To do »
One number is the whole answer: how many lines of the material hold "disable".

Data supplied »

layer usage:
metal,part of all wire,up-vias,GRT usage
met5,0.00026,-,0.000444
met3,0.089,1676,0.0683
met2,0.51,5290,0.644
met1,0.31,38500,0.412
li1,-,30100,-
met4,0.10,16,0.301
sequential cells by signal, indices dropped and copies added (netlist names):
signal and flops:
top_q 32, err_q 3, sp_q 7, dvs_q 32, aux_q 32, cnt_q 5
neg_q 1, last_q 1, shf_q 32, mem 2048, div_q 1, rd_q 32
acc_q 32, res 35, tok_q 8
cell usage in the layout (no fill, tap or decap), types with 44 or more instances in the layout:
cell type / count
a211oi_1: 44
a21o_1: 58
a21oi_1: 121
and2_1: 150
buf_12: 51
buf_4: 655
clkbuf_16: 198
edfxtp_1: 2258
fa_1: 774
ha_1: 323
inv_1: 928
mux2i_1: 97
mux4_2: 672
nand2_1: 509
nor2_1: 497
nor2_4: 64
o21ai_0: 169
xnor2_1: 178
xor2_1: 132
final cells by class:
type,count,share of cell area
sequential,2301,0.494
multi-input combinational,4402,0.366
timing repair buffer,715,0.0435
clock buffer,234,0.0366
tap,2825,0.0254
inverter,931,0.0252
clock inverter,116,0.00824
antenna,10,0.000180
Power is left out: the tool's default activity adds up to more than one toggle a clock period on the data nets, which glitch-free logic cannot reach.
<file path="config.mk">
export PLATFORM = sky130hd
export DESIGN_NAME = pee_ctrl
export DESIGN_NICKNAME = d
export VERILOG_FILES = /design/src/hw/rtl/assert_macros.svh /design/src/hw/rtl/pee_pkg.sv /design/src/hw/rtl/pee_ctrl.sv
export SDC_FILE = /design/constraint.sdc
export NUM_CORES = 1
export LEC_CHECK = 0
export BUFFER_PORTS_ARGS = -buffer_cell sky130_fd_sc_hd__buf_2
export CAP_MARGIN = 20
export CORE_AREA = 8 8 45 47
export DETAILED_ROUTE_END_ITERATION = 8
export DIE_AREA = 0 0 53 55
export PLACE_DENSITY = 0.54
export SKIP_CTS_REPAIR_TIMING = 1
export SLEW_MARGIN = 20
export SYNTH_ARGS = -nofsm -noshare
export SYNTH_HDL_FRONTEND = slang
export SYNTH_SLANG_ARGS = --single-unit
</file>
<file path="constraint.sdc">
create_clock -name clk -period 1.75 [get_ports clk]
set_input_delay 0.0875 -clock clk [delete_from_list [all_inputs] [get_ports clk]]
set_output_delay 0.0875 -clock clk [all_outputs]
set_load 0.05 [all_outputs]
</file>
<file path="src/hw/rtl/assert_macros.svh">
// Assertion shorthands for the prefix evaluator, clocked on clk, held off in reset
`ifndef ASSERT_MACROS_SVH
`define ASSERT_MACROS_SVH

// antecedent then consequent on the next edge
`define ASSERT_NEXT(lbl, ante, cons, msg) \
	lbl: assert property (@(posedge clk) disable iff (!arst_n) (ante) |=> (cons)) else $error(msg);

// antecedent and consequent on the same edge
`define ASSERT_SAME(lbl, ante, cons, msg) \
	lbl: assert property (@(posedge clk) disable iff (!arst_n) (ante) |-> (cons)) else $error(msg);

`endif

</file>
<file path="src/hw/rtl/pee_pkg.sv">
// Shared types, constants and codes of the prefix expression evaluator
`default_nettype none

package pee_pkg;

	localparam int STACK_DEPTH = 64;
	localparam int VALUE_WIDTH = 32;
	localparam int SP_W        = $clog2(STACK_DEPTH + 1);
	localparam int ADDR_W      = $clog2(STACK_DEPTH);
	localparam int ITER_W      = $clog2(VALUE_WIDTH);

	// status codes
	localparam logic [2:0] ST_OK      = 3'd0;
	localparam logic [2:0] ST_UNDER   = 3'd1;
	localparam logic [2:0] ST_DIVZERO = 3'd2;
	localparam logic [2:0] ST_OVER    = 3'd3;
	localparam logic [2:0] ST_UNKNOWN = 3'd4;
	localparam logic [2:0] ST_EMPTY   = 3'd5;

	// token characters
	localparam logic [7:0] TOK_0   = 8'h30;
	localparam logic [7:0] TOK_9   = 8'h39;
	localparam logic [7:0] TOK_ADD = 8'h2b;
	localparam logic [7:0] TOK_SUB = 8'h2d;
	localparam logic [7:0] TOK_MUL = 8'h2a;
	localparam logic [7:0] TOK_DIV = 8'h2f;
	localparam logic [7:0] TOK_POW = 8'h5e;

	typedef struct packed {
		logic [7:0] token;
		logic       last;
	} tok_t;

	typedef struct packed {
		logic signed [31:0] value;
		logic [2:0]         status;
	} res_t;

	// controller to datapath
	typedef struct packed {
		logic       load_tok;
		logic       push;
		logic       flag_en;
		logic [2:0] flag_code;
		logic       rd;
		logic       setup;
		logic       iter;
		logic       wb;
		logic       emit;
	} cmd_t;

	// datapath to controller
	typedef struct packed {
		logic digit;
		logic op;
		logic full;
		logic lt2;
		logic empty;
		logic err_ok;
		logic long_op;
		logic iter_done;
		logic last;
	} sts_t;

endpackage

`default_nettype wire

</file>
<file path="src/hw/rtl/pee_ctrl.sv">
// Sequencer for one token at a time, plus the result valid flag
`default_nettype none

module pee_ctrl (
	input  wire                 clk,
	input  wire                 arst_n,
	input  wire                 tok_valid,
	output logic                tok_stall,
	output logic                res_valid,
	input  wire                 res_stall,
	input  wire pee_pkg::sts_t  sts,
	output pee_pkg::cmd_t       cmd
);
	import pee_pkg::*;

	localparam logic [2:0] S_IDLE   = 3'd0;
	localparam logic [2:0] S_DECODE = 3'd1;
	localparam logic [2:0] S_READ   = 3'd2;
	localparam logic [2:0] S_ITER   = 3'd3;
	localparam logic [2:0] S_WB     = 3'd4;
	localparam logic [2:0] S_EMIT   = 3'd5;

	logic [2:0] state_q;
	logic [2:0] state_d;
	logic       out_valid_q;
	logic       slot_free;

	assign tok_stall = (state_q != S_IDLE);
	assign res_valid = out_valid_q;
	assign slot_free = !out_valid_q || !res_stall;

	always_comb begin
		cmd     = '0;
		state_d = state_q;
		unique case (state_q)
			S_IDLE: begin
				if (tok_valid) begin
					cmd.load_tok = 1'b1;
					state_d      = S_DECODE;
				end
			end
			S_DECODE: begin
				state_d = sts.last ? S_EMIT : S_IDLE;
				if (sts.digit) begin
					if (sts.full) begin
						cmd.flag_en   = 1'b1;
						cmd.flag_code = ST_OVER;
					end else begin
						cmd.push = 1'b1;
					end
				end else if (!sts.op) begin
					cmd.flag_en   = 1'b1;
					cmd.flag_code = ST_UNKNOWN;
				end else if (sts.lt2) begin
					cmd.flag_en   = 1'b1;
					cmd.flag_code = ST_UNDER;
				end else begin
					cmd.rd  = 1'b1;
					state_d = S_READ;
				end
			end
			S_READ: begin
				cmd.setup = 1'b1;
				state_d   = sts.long_op ? S_ITER : S_WB;
			end
			S_ITER: begin
				cmd.iter = 1'b1;
				if (sts.iter_done)
					state_d = S_WB;
			end
			S_WB: begin
				cmd.wb  = 1'b1;
				state_d = sts.last ? S_EMIT : S_IDLE;
			end
			S_EMIT: begin
				if (slot_free) begin
					cmd.emit = 1'b1;
					state_d  = S_IDLE;
				end
			end
			default: state_d = S_IDLE;
		endcase
	end

	always_ff @(posedge clk or negedge arst_n) begin
		if (!arst_n) begin
			state_q     <= S_IDLE;
			out_valid_q <= 1'b0;
		end else begin
			state_q <= state_d;
			if (cmd.emit)
				out_valid_q <= 1'b1;
			else if (!res_stall)
				out_valid_q <= 1'b0;
		end
	end

endmodule

`default_nettype wire

</file>
==> impl_metrics.sql, run 1 <==
INSERT INTO impl_metrics (metric_group, metric, value, unit) VALUES
('global_routing', 'grt_util_all_layers', '0.0728', ''),
('timing', 'rsz0062_at_grt', 'false', ''),
('drt', 'detail_route.first_pass.iterations', '4', ''),
('drt', 'route.detailed.vias_per_inst', '4.66', ''),
('timing', 'worst_pin_slew', '257', 'ps'),
('setup_path', 'timing.critical_path.slowest_cell_delay', '490', 'ps'),
('place', 'gp_routability_congestion', '0.784', ''),
('cells_and_area', 'mostFrequentLayoutCells', 'sky130_fd_sc_hd__buf_2 (21), sky130_fd_sc_hd__nor2_1 (6), sky130_fd_sc_hd__clkbuf_4 (5)', ''),
('clocking', 'clkLatencyLatePin', '240', 'ps'),
('clocking', 'clk_tree_root_cell', 'sky130_fd_sc_hd__clkbuf_4', ''),
('cells_and_area', 'layout.core_utilization', '0.388', ''),
('timing', 'post-route-period-util', '0.952', ''),
('timing', 'final_worst_slack', '84.5', 'ps'),
('pwr', 'cellLeakagePower', '0.000278', 'uW'),
('clocking', 'h-tree-depth', '1', ''),
('setup_path', 'worst-path-buf-inv', '1', ''),
('clocking', 'path_clk_slew', '30', 'ps'),
('global_routing', 'grt_first_pass_wirelength', '1600', 'um'),
('setup_path', 'r2r-start', 'state_q[2]$_DFFE_PN0P_', ''),
('cells_and_area', 'multi_input_comb_area', '234', 'sq um'),
('synth', 'postSynthCellCount', '49', ''),
('setup_path', 'worstPathCellList', 'or3_1 > a21oi_1 > buf_2', ''),
('drt', 'drt-wirelength-per-cell', '11.2', 'um'),
('synth', 'yosysWarnings', '0', ''),
('synth', 'yosysSeqAreaShare', '0.268', ''),
('drt', 'dr_total_vias', '424', ''),
('setup_path', 'critPathRequiredTime', '1660', 'ps'),
('status', 'outcome', 'complete, no violations', ''),
('synth', 'yosysUniqueCellTypes', '24', ''),
('place', 'dp.final_hpwl', '829', 'um'),
('clocking', 'cts-buffers-inserted', '3', ''),
('drt', 'route.antenna.remaining_nets', '0', ''),
('synth', 'synthTopCellsByArea', 'sky130_fd_sc_hd__dfrtp_1 (27%), sky130_fd_sc_hd__nor2_1 (7.0%), sky130_fd_sc_hd__buf_6 (6.0%)', ''),
('cells_and_area', 'antenna-diode-count', '0', ''),
('setup_path', 'critPathMaxFanout', '8', ''),
('synth', 'cell_area_after_synthesis', '373', 'sq um'),
('timing', 'final_max_slew_viol_count', '0', ''),
('synth', 'synth_top_area_share', '0.268', ''),
('floorplanning', 'core-area', '1380', 'sq um'),
('drt', 'post-route-drc-count', '0', ''),
('pwr', 'total_power', '1060', 'uW'),
('cells_and_area', 'final_layout_size_suffix_gt1_frac', '0.453', ''),
('setup_path', 'worst-endpoint-arrival', '1580', 'ps'),
('floorplanning', 'floorplan.initialDensity', '0.269', ''),
('timing', 'timing.setup.tns', '0', 'ps'),
('timing', 'finalCriticalPeriod', '1670', 'ps'),
('cells_and_area', 'layout_commonest_cell', 'sky130_fd_sc_hd__buf_2', ''),
('drt', 'routed_wirelength', '1020', 'um'),
('global_routing', 'grt-ovfl-total', '0', ''),
('drt', 'initialDrtViolationCount', '12', ''),
('global_routing', 'grt_busiest_layer', 'met2', ''),
('timing', 'max-slew-margin-rel', '0.830', ''),
('global_routing', 'met3_grt_util', '0.0134', ''),
('global_routing', 'grt_pass1_vias', '386', ''),
('cells_and_area', 'design.final.nets', '90', ''),
('worst_hold_path', 'hold_path.startpoint', 'res_stall', ''),
('synth', 'ys_seq_elements', '4', ''),
('cells_and_area', 'layout.filler_cells', '151', ''),
('floorplanning', 'ios', '26', ''),
('synth', 'mappedNetlistNets', '62', ''),
('cells_and_area', 'layout.area.seq', '100', 'sq um'),
('timing', 'final.setup_skew', '4.49', 'ps'),
('cells_and_area', 'area_growth', '44.0', '%'),
('setup_path', 'cpLargestDelayFamily', 'simple AND/OR/NAND/NOR gates', ''),
('synth', 'top_cell_type_by_total_area_after_synthesis', 'sky130_fd_sc_hd__dfrtp_1', ''),
('worst_hold_path', 'holdCritPathClass', 'in2reg', ''),
('pwr', 'power_density_over_the_cells', '1970', 'nW/um^2'),
('flow_run', 'max-cap-violations', '0', ''),
('setup_path', 'cp-end-kind', 'primary output', ''),
('setup_path', 'timing_worst_setup_path_type', 'reg2out', ''),
('timing', 'fmax', '600', 'MHz');
==> flip-flops by register name, indices dropped and copies added (netlist names) <==
register and flops:
res_valid 1, state_q 3
==> metrics by stage <==
step / cells / area (sq um)
detailed placement: 87 / 499
floorplan: 49 / 375
CTS: 90 / 522
global placement: 87 / 499
finish: 91 / 537
global route: 91 / 537
==> layer usage <==
layer  vias up  part of all wire
li1        229                 -
met1       182              0.43
met2        11              0.50
met3         2             0.052
met4         0             0.019
met5         -                 0
==> Yosys cell counts <==
cell type	count
sky130_fd_sc_hd__nor2_1	7
sky130_fd_sc_hd__dfrtp_1	4
sky130_fd_sc_hd__inv_1	4
sky130_fd_sc_hd__nand2_1	4
sky130_fd_sc_hd__nor3_1	4
sky130_fd_sc_hd__o21ai_0	3
sky130_fd_sc_hd__a21oi_1	2
sky130_fd_sc_hd__buf_6	2
sky130_fd_sc_hd__nand3_1	2
sky130_fd_sc_hd__o22ai_1	2
sky130_fd_sc_hd__or3_1	2
sky130_fd_sc_hd__a22oi_1	1
sky130_fd_sc_hd__a32o_1	1
sky130_fd_sc_hd__a32oi_2	1
sky130_fd_sc_hd__and2_1	1
sky130_fd_sc_hd__and4bb_2	1
sky130_fd_sc_hd__clkbuf_1	1
sky130_fd_sc_hd__nand2b_1	1
sky130_fd_sc_hd__nor2b_1	1
sky130_fd_sc_hd__o211ai_1	1
sky130_fd_sc_hd__o31a_2	1
sky130_fd_sc_hd__o31ai_1	1
sky130_fd_sc_hd__or2b_2	1
sky130_fd_sc_hd__or3b_4	1
==> power by group <==
part | switching (uW) | internal, uW | leakage [uW] | total [uW]
Combinational | 529 | 231 | 0.000211 | 761
Sequential | 49.6 | 131 | 0.0000526 | 180
Clock | 38.4 | 76.7 | 0.0000138 | 115
Total | 617 | 439 | 0.000278 | 1060
==> worst min-delay path, delay by kind of cell <==
kind          cells  cell delay, ps
buf+inv           1              90
simple gates      2             150
==> kinds of logic after synthesis <==
kind of cell           Yosys count  synth area share
AND/OR/NAND/NOR                 25             0.362
flip-flops                       4             0.268
buffers and inverters            7             0.111
AO/OA/AOI/OAI                   13             0.258
==> area by class of cell <==
cell class / instances / share of cell area
Timing Repair Buffer: 26 / 0.270
Tap cell: 16 / 0.0373
Multi-Input combinational cell: 38 / 0.436
Clock buffer: 3 / 0.0420
Sequential cell: 4 / 0.186
Inverter: 4 / 0.0280
==> final timing paths <==
kind / endpoint / slack [ps] / cells after the start
max: cmd[5] / 80 / 3
min reg2reg: state_q[1]$_DFFE_PN0P_ / 570 / 1
min: res_valid$_DFFE_PN0P_ / 120 / 3
max reg2reg: state_q[0]$_DFFE_PN0P_ / 310 / 3
min in group asynchronous: state_q[0]$_DFFE_PN0P_ / 180 / 2
max in group asynchronous: state_q[2]$_DFFE_PN0P_ / 1460 / 2
No activity file was read; power rests on OpenSTA's default activity.
==> inputs of run 2 (changes only) <==
==> constraint.sdc (replaced) <==
create_clock -name clk -period 1.75 [get_ports clk]
set_input_delay 0.175 -clock clk [delete_from_list [all_inputs] [get_ports clk]]
set_output_delay 0.175 -clock clk [all_outputs]
set_load 0.05 [all_outputs]
==> run 2 against run 1 <==
Combinational power up 7.0%. Clock skew down 0.79 ps. Via count up 0.94%. Largest cell class unchanged. Cell area up 6.5%. Worst hold slack better by 90 ps. Sequential share of layout area down 1.1 points.
==> impl_metrics.sql, run 2 (synthesis results as in run 1) <==
INSERT INTO impl_metrics (metric_group, metric, value, unit) VALUES
('status', 'outcome', 'complete, no violations', ''),
('global_routing', 'grt-ovfl-total', '0', ''),
('pwr', 'comb_power_share', '0.738', ''),
('floorplanning', 'core-area', '1380', 'sq um'),
('cells_and_area', 'antenna-diode-count', '0', ''),
('place', 'port_bufs', '23', ''),
('timing', 'worst_pin_slew', '229', 'ps'),
('timing', 'finalCriticalPeriod', '1680', 'ps'),
('pwr', 'vdd_ir_drop_max', '676', 'uV'),
('timing', 'timing.setup.tns', '0', 'ps'),
('cells_and_area', 'largest_register', 'state_q', ''),
('cells_and_area', 'area_growth', '53.4', '%'),
('pwr', 'seq_power_share', '0.161', ''),
('setup_path', 'worst-endpoint-arrival', '1510', 'ps'),
('global_routing', 'grt_util_all_layers', '0.0706', ''),
('clocking', 'path_clk_slew', '40', 'ps'),
('clocking', 'clock_tree.buffer_depth', '2', ''),
('cells_and_area', 'largest_register_ff_count', '3', ''),
('pwr', 'p_int', '468', 'uW'),
('pwr', 'switching_share', '0.575', ''),
('drt', 'routed_wirelength', '1090', 'um'),
('drt', 'initialDrtViolationCount', '7', ''),
('cells_and_area', 'mostFrequentLayoutCells', 'sky130_fd_sc_hd__buf_2 (17), sky130_fd_sc_hd__nor2_1 (6), sky130_fd_sc_hd__buf_4 (6), sky130_fd_sc_hd__clkbuf_4 (5)', ''),
('drt', 'route.detailed.vias_per_inst', '4.70', ''),
('clocking', 'h-tree-depth', '1', ''),
('pwr', 'cellLeakagePower', '0.000283', 'uW'),
('cells_and_area', 'final_layout_size_suffix_gt1_frac', '0.507', ''),
('timing', 'number_of_setup_violations_in_the_final_report', '0', ''),
('setup_path', 'cp-end-kind', 'primary output', ''),
('setup_path', 'worst_path_max_delay_cell', 'sky130_fd_sc_hd__or3_4', ''),
('global_routing', 'grt_first_pass_wirelength', '1560', 'um'),
('timing', 'final.setup_skew', '3.70', 'ps'),
('setup_path', 'cpLargestDelayFamily', 'simple AND/OR/NAND/NOR gates', ''),
('drt', 'post-route-drc-count', '0', ''),
('setup_path', 'timing_worst_setup_path_type', 'reg2out', ''),
('clocking', 'cts_tree', 'done', ''),
('place', 'detailed_place.area', '519', 'sq um'),
('clocking', 'clkLatencyLatePin', '230', 'ps'),
('drt', 'drt-wirelength-per-cell', '12.0', 'um'),
('floorplanning', 'die_area', '2920', 'sq um'),
('flow_run', 'max-cap-violations', '0', ''),
('cells_and_area', 'design.final.nets', '90', ''),
('pwr', 'total_switching_power', '635', 'uW'),
('floorplanning', 'die_w', '53', 'um'),
('cells_and_area', 'fin_area', '572', 'sq um'),
('cells_and_area', 'final_std_cells_w_o_fill', '91', ''),
('floorplanning', 'dieHeight', '55', 'um'),
('global_routing', 'antenna_violations_before_repair', '0', ''),
('setup_path', 'critPathRequiredTime', '1570', 'ps'),
('pwr', 'clock_power_share', '0.101', ''),
('clocking', 'clock_sinks', '4', ''),
('timing', 'post-route-period-util', '0.960', ''),
('global_routing', 'maximum_number_of_pins_on_one_net_before_global_route_repair', '10', ''),
('setup_path', 'critPathMaxFanout', '6', ''),
('place', 'dp.final_hpwl', '879', 'um'),
('setup_path', 'timing.critical_path.slowest_cell_delay', '430', 'ps'),
('place', 'gp_routability_congestion', '0.757', ''),
('place', 'dpl.cell_count', '87', ''),
('timing', 'timing.final.hold_violations', '0', ''),
('clocking', 'cts-buffers-inserted', '3', ''),
('worst_hold_path', 'holdCritPathClass', 'in2reg', ''),
('global_routing', 'grt_pass1_vias', '381', ''),
('floorplanning', 'ios', '26', ''),
('floorplanning', 'floorplan.initialDensity', '0.269', ''),
('drt', 'route.antenna.remaining_nets', '0', ''),
('drt', 'dr_total_vias', '428', ''),
('timing', 'final_max_slew_viol_count', '0', ''),
('cells_and_area', 'layout_commonest_cell', 'sky130_fd_sc_hd__buf_2', ''),
('pwr', 'power_density_over_the_cells', '1930', 'nW/um^2'),
('cells_and_area', 'layout.filler_cells', '144', ''),
('drt', 'detail_route.first_pass.iterations', '4', ''),
('setup_path', 'worst-path-buf-inv', '2', ''),
('setup_path', 'cp-start-kind', 'register', ''),
('clocking', 'clk_tree_root_cell', 'sky130_fd_sc_hd__clkbuf_4', ''),
('timing', 'fmax', '595', 'MHz'),
('floorplanning', 'core.rowCount', '14', ''),
('setup_path', 'worstPathCellList', 'inv_1 > or3_4 > nor3_2 > buf_4', ''),
('timing', 'max-slew-margin-rel', '0.846', '');
run 2: cell counts in the layout (fill, tap and decap cells not counted):
Identical to the previous run, type by type.
run 2: final timing paths:
kind | to | cells past startpoint | startpoint | slack (ps)
worst max register to register | state_q[0]$_DFFE_PN0P_ | 3 | state_q[2]$_DFFE_PN0P_ | 340
worst min-delay path | res_valid$_DFFE_PN0P_ | 3 | res_stall | 210
min in group asynchronous | state_q[2]$_DFFE_PN0P_ | 2 | arst_n | 270
worst max-delay path | cmd[7] | 4 | state_q[0]$_DFFE_PN0P_ | 70
max in group asynchronous | state_q[1]$_DFFE_PN0P_ | 2 | arst_n | 1350
worst min register to register | res_valid$_DFFE_PN0P_ | 2 | res_valid$_DFFE_PN0P_ | 550
run 2: cell type report:
class,instances,area [sq um],share of cell area
Timing Repair Buffer,26,155,0.271
Sequential cell,4,100,0.175
Multi-Input combinational cell,38,259,0.453
Tap cell,16,20.0,0.0350
Inverter,4,15.0,0.0263
Clock buffer,3,22.5,0.0394
run 2: through the flow:
step           hold slack (ps)  setup slack [ps]  utilization  total power (uW)
2_1_floorplan             -121              -133            -               827
3_3_place_gp             -17.3               198        0.375               960
3_5_place_dp             -16.5               207        0.375               956
4_1_cts                   -269             -52.5        0.392              1080
5_1_grt                    246             -18.9        0.413              1180
6_report                   215              69.9        0.413              1100
run 2: worst reg2reg max path, delay by kind of cell (launching register included):
family | cells | cell delay, ps
AND/OR/NAND/NOR | 2 | 610
AO/OA/AOI/OAI | 1 | 250
flip-flops | 1 | 430
run 2: power by group through the flow:
stage	combinational, uW	sequential (uW)	clock [uW]
after CTS	781	177	118
after global placement	780	179	0
after detailed placement	779	177	0
after global routing	863	187	125
after floorplan	632	194	0
final	814	177	112
run 2: layer usage:
layer	vias to the layer above	wire length, um	GRT usage
li1	231	-	-
met1	185	438	0.0765
met2	12	549	0.111
met3	0	102	0.0508
met4	0	0	0.0129
met5	-	0	0
==> inputs of run 3 (changes only) <==
--- a/config.mk
+++ b/config.mk
@@ -10,7 +10,6 @@
 export CORE_AREA = 8 8 45 47
 export DETAILED_ROUTE_END_ITERATION = 8
 export DIE_AREA = 0 0 53 55
-export PLACE_DENSITY = 0.54
 export SKIP_CTS_REPAIR_TIMING = 1
 export SLEW_MARGIN = 20
 export SYNTH_ARGS = -nofsm -noshare
==> run 3 against run 2 <==
Register-to-register slack lost 20 ps. Clock skew grew 1.3 ps. First-iteration DRC count is 14% lower. Sequential power decreased by 5%. Clock power barely moved.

Output for this task »
2